## src/rtl/iudp_pkg.sv

```systemverilog
// Shared types, codes and constants for the IPv4/UDP checksum fixup block.
// No dependencies; imported by every module of the block.
`timescale 1ns / 1ps

package iudp_pkg;

    // Word kinds carried on the input tuser
    localparam logic [1:0] ACT_IP      = 2'd0;
    localparam logic [1:0] ACT_UDP     = 2'd1;
    localparam logic [1:0] ACT_PAYLOAD = 2'd2;

    // Header layout (no IP options)
    localparam logic [3:0] IP_HEADER_WORDS  = 4'd10;
    localparam logic [2:0] UDP_HEADER_WORDS = 3'd4;
    localparam logic [3:0] IP_W_TOTLEN      = 4'd1;
    localparam logic [3:0] IP_W_PROTO       = 4'd4;
    localparam logic [3:0] IP_W_CSUM        = 4'd5;
    localparam logic [3:0] IP_W_SRC_ADDR    = 4'd6;
    localparam logic [2:0] UDP_W_LEN        = 3'd2;

    // Payload byte counter saturates here
    localparam logic [16:0] PAYLOAD_MAX = 17'h1ffff;

    // Header byte counts added to the payload length
    localparam logic [17:0] UDP_HDR_BYTES    = 18'd8;
    localparam logic [17:0] IP_UDP_HDR_BYTES = 18'd28;
    localparam logic [17:0] MAX_IP_LEN       = 18'h0ffff;

    // One input item as registered at the block boundary
    typedef struct packed {
        logic        last;
        logic [1:0]  byte_count;
        logic [15:0] word;
        logic [1:0]  action;
    } item_t;

    // Per-packet totals after the final item, handed to the finishing stage
    typedef struct packed {
        logic [15:0] ip_sum;
        logic [15:0] udp_sum;
        logic [16:0] payload_bytes;
        logic        error;
    } totals_t;

    // One result item
    typedef struct packed {
        logic [15:0] ip_total_length;
        logic [15:0] udp_length;
        logic [15:0] ip_checksum;
        logic [15:0] udp_checksum;
        logic        format_error;
    } result_t;

    // 16-bit one's-complement add with end-around carry
    function automatic logic [15:0] oc_add16(input logic [15:0] a, input logic [15:0] b);
        logic [16:0] s;
        s = {1'b0, a} + {1'b0, b};
        return s[15:0] + {15'd0, s[16]};
    endfunction

endpackage

```

## src/rtl/iudp_accum.sv

```systemverilog
// Per-packet state: header word indexes, one's-complement sums and payload byte count.
// Depends on iudp_pkg.
`timescale 1ns / 1ps

module iudp_accum import iudp_pkg::*; (
    input  logic    aclk,
    input  logic    aresetn,
    input  logic    advance,   // item in the input register is consumed this cycle
    input  item_t   item,
    output totals_t totals     // state including this item
);

    logic [3:0]  ip_idx_reg,    ip_idx_next;
    logic [2:0]  udp_idx_reg,   udp_idx_next;
    logic [15:0] ip_sum_reg,    ip_sum_next;
    logic [15:0] udp_sum_reg,   udp_sum_next;
    logic [16:0] pay_bytes_reg, pay_bytes_next;
    logic        err_reg,       err_next;
    logic [17:0] pay_sum;

    // Fold one item into the running state
    always_comb begin
        ip_idx_next    = ip_idx_reg;
        udp_idx_next   = udp_idx_reg;
        ip_sum_next    = ip_sum_reg;
        udp_sum_next   = udp_sum_reg;
        pay_bytes_next = pay_bytes_reg;
        err_next       = err_reg;
        pay_sum        = {1'b0, pay_bytes_reg};

        case (item.action)
            ACT_IP: begin
                if (ip_idx_reg >= IP_HEADER_WORDS) begin
                    err_next = 1'b1;
                end else begin
                    // total length and checksum words are replaced, so skipped
                    if (ip_idx_reg != IP_W_TOTLEN && ip_idx_reg != IP_W_CSUM) begin
                        ip_sum_next = oc_add16(ip_sum_reg, item.word);
                    end
                    // pseudo-header: addresses and protocol byte
                    if (ip_idx_reg >= IP_W_SRC_ADDR) begin
                        udp_sum_next = oc_add16(udp_sum_reg, item.word);
                    end else if (ip_idx_reg == IP_W_PROTO) begin
                        udp_sum_next = oc_add16(udp_sum_reg, {8'h00, item.word[7:0]});
                    end
                    ip_idx_next = ip_idx_reg + 4'd1;
                end
            end
            ACT_UDP: begin
                if (udp_idx_reg >= UDP_HEADER_WORDS) begin
                    err_next = 1'b1;
                end else begin
                    // ports only; length and checksum words are replaced
                    if (udp_idx_reg < UDP_W_LEN) begin
                        udp_sum_next = oc_add16(udp_sum_reg, item.word);
                    end
                    udp_idx_next = udp_idx_reg + 3'd1;
                end
            end
            ACT_PAYLOAD: begin
                if (item.byte_count == 2'd1) begin
                    udp_sum_next = oc_add16(udp_sum_reg, {item.word[15:8], 8'h00});
                    pay_sum      = {1'b0, pay_bytes_reg} + 18'd1;
                end else if (item.byte_count inside {2'd2, 2'd3}) begin
                    udp_sum_next = oc_add16(udp_sum_reg, item.word);
                    pay_sum      = {1'b0, pay_bytes_reg} + 18'd2;
                end
                pay_bytes_next = pay_sum[17] ? PAYLOAD_MAX : pay_sum[16:0];
            end
            default: begin
                // unused kind adds nothing
            end
        endcase
    end

    // Totals seen by the finishing stage
    always_comb begin
        totals.ip_sum        = ip_sum_next;
        totals.udp_sum       = udp_sum_next;
        totals.payload_bytes = pay_bytes_next;
        totals.error         = err_next
                             | (ip_idx_next != IP_HEADER_WORDS)
                             | (udp_idx_next != UDP_HEADER_WORDS);
    end

    // State update; a final item returns everything to the reset state
    always_ff @(posedge aclk) begin
        if (!aresetn || (advance && item.last)) begin
            ip_idx_reg    <= '0;
            udp_idx_reg   <= '0;
            ip_sum_reg    <= '0;
            udp_sum_reg   <= '0;
            pay_bytes_reg <= '0;
            err_reg       <= 1'b0;
        end else if (advance) begin
            ip_idx_reg    <= ip_idx_next;
            udp_idx_reg   <= udp_idx_next;
            ip_sum_reg    <= ip_sum_next;
            udp_sum_reg   <= udp_sum_next;
            pay_bytes_reg <= pay_bytes_next;
            err_reg       <= err_next;
        end
    end

endmodule

```

## src/rtl/iudp_final.sv

```systemverilog
// Finishing logic: lengths, length check and complemented folded checksums.
// Depends on iudp_pkg.
`timescale 1ns / 1ps

module iudp_final import iudp_pkg::*; (
    input  totals_t totals,
    output result_t result
);

    logic [17:0] udp_len_w;
    logic [17:0] ip_len_w;
    logic [15:0] udp_len;
    logic [15:0] ip_len;
    logic [17:0] ua_sum;
    logic [16:0] ua_fold;
    logic [15:0] ua_final;
    logic [16:0] ia_sum;
    logic [15:0] ia_final;

    // Lengths from the payload count
    always_comb begin
        udp_len_w = {1'b0, totals.payload_bytes} + UDP_HDR_BYTES;
        ip_len_w  = {1'b0, totals.payload_bytes} + IP_UDP_HDR_BYTES;
        udp_len   = udp_len_w[15:0];
        ip_len    = ip_len_w[15:0];
    end

    // UDP: pseudo-header length plus header length field, then fold
    always_comb begin
        ua_sum   = {2'b00, totals.udp_sum} + {2'b00, udp_len} + {2'b00, udp_len};
        ua_fold  = {1'b0, ua_sum[15:0]} + {15'd0, ua_sum[17:16]};
        ua_final = ua_fold[15:0] + {15'd0, ua_fold[16]};
    end

    // IPv4: new total length, then fold
    always_comb begin
        ia_sum   = {1'b0, totals.ip_sum} + {1'b0, ip_len};
        ia_final = ia_sum[15:0] + {15'd0, ia_sum[16]};
    end

    always_comb begin
        result.udp_checksum    = ~ua_final;
        result.ip_checksum     = ~ia_final;
        result.udp_length      = udp_len;
        result.ip_total_length = ip_len;
        result.format_error    = totals.error | (ip_len_w > MAX_IP_LEN);
    end

endmodule

```

## src/rtl/ipv4_udp_checksum_fixup.sv

```systemverilog
// Top level of the IPv4/UDP length and checksum fixup block.
// Depends on iudp_pkg, iudp_accum and iudp_final.
`timescale 1ns / 1ps

// Takes one packet as big-endian 16-bit words (ten IPv4 header words, four UDP
// header words, payload) and, on the item marked tlast, gives one result item with
// the UDP checksum, IPv4 header checksum, UDP length and IP total length, plus a
// format error flag in m_tuser. Length and checksum words of the incoming headers
// are ignored. One item is accepted per cycle while input is not stalled; a result
// is presented once its last item has passed from the input register through the
// totals register, then the output register. The per-item critical path is the
// 16-bit end-around-carry add into the running sums. Back-pressure on m_tready
// stalls input only once the pipeline holds a pending result at every stage.

module ipv4_udp_checksum_fixup import iudp_pkg::*; (
    input  logic        aclk,
    input  logic        aresetn,
    input  logic        s_tvalid,
    output logic        s_tready,
    input  logic [23:0] s_tdata,   // [15:0] word, [17:16] byte_count, [23:18] zero
    input  logic [1:0]  s_tuser,   // [1:0] action
    input  logic        s_tlast,
    output logic        m_tvalid,
    input  logic        m_tready,
    output logic [63:0] m_tdata,   // [15:0] udp_checksum, [31:16] ip_checksum,
                                   // [47:32] udp_length, [63:48] ip_total_length
    output logic [0:0]  m_tuser    // [0] format_error
);

    logic    in_valid_reg;
    item_t   in_item_reg;
    logic    snap_valid_reg;
    totals_t snap_reg;
    logic    out_valid_reg;
    result_t out_reg;

    logic    out_ready;
    logic    snap_ready;
    logic    in_adv;
    logic    in_load;
    totals_t totals;
    result_t result;

    // Stage handshakes
    assign out_ready  = !out_valid_reg || m_tready;
    assign snap_ready = !snap_valid_reg || out_ready;
    assign in_adv     = in_valid_reg && (!in_item_reg.last || snap_ready);
    assign s_tready   = !in_valid_reg || in_adv;
    assign in_load    = s_tvalid && s_tready;

    iudp_accum u_accum (
        .aclk    (aclk),
        .aresetn (aresetn),
        .advance (in_adv),
        .item    (in_item_reg),
        .totals  (totals)
    );

    iudp_final u_final (
        .totals (snap_reg),
        .result (result)
    );

    // Valid bits
    always_ff @(posedge aclk) begin
        if (!aresetn) begin
            in_valid_reg   <= 1'b0;
            snap_valid_reg <= 1'b0;
            out_valid_reg  <= 1'b0;
        end else begin
            if (in_load) begin
                in_valid_reg <= 1'b1;
            end else if (in_adv) begin
                in_valid_reg <= 1'b0;
            end
            if (in_adv && in_item_reg.last) begin
                snap_valid_reg <= 1'b1;
            end else if (out_ready) begin
                snap_valid_reg <= 1'b0;
            end
            if (snap_valid_reg && out_ready) begin
                out_valid_reg <= 1'b1;
            end else if (m_tready) begin
                out_valid_reg <= 1'b0;
            end
        end
    end

    // Data registers
    always_ff @(posedge aclk) begin
        if (in_load) begin
            in_item_reg.action     <= s_tuser;
            in_item_reg.word       <= s_tdata[15:0];
            in_item_reg.byte_count <= s_tdata[17:16];
            in_item_reg.last       <= s_tlast;
        end
        if (in_adv && in_item_reg.last) begin
            snap_reg <= totals;
        end
        if (snap_valid_reg && out_ready) begin
            out_reg <= result;
        end
    end

    assign m_tvalid = out_valid_reg;
    assign m_tdata  = {out_reg.ip_total_length, out_reg.udp_length,
                       out_reg.ip_checksum, out_reg.udp_checksum};
    assign m_tuser  = out_reg.format_error;

    // A consumed final item always reaches the totals register
    a_last_to_snap: assert property (@(posedge aclk) disable iff (!aresetn)
        (in_adv && in_item_reg.last) |=> snap_valid_reg)
        else $error("final item did not reach totals register");

    // Totals handed on always produce an output item
    a_snap_to_out: assert property (@(posedge aclk) disable iff (!aresetn)
        (snap_valid_reg && out_ready) |=> out_valid_reg)
        else $error("totals lost before output register");

    // Input stalls only when every stage holds a pending result
    a_stall_cause: assert property (@(posedge aclk) disable iff (!aresetn)
        !s_tready |-> (in_valid_reg && in_item_reg.last && snap_valid_reg
                       && out_valid_reg && !m_tready))
        else $error("input stalled without full pipeline");

    // The two lengths differ by the IPv4 header size
    a_len_pair: assert property (@(posedge aclk) disable iff (!aresetn)
        out_valid_reg |-> (out_reg.ip_total_length == out_reg.udp_length + 16'd20))
        else $error("IP and UDP lengths inconsistent");

endmodule
```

■ Instructions to follow: Pull every line containing the string "stalls" out of the data above and copy it.

■ Reply:
// stalls input only once the pipeline holds a pending result at every stage.
    // Input stalls only when every stage holds a pending result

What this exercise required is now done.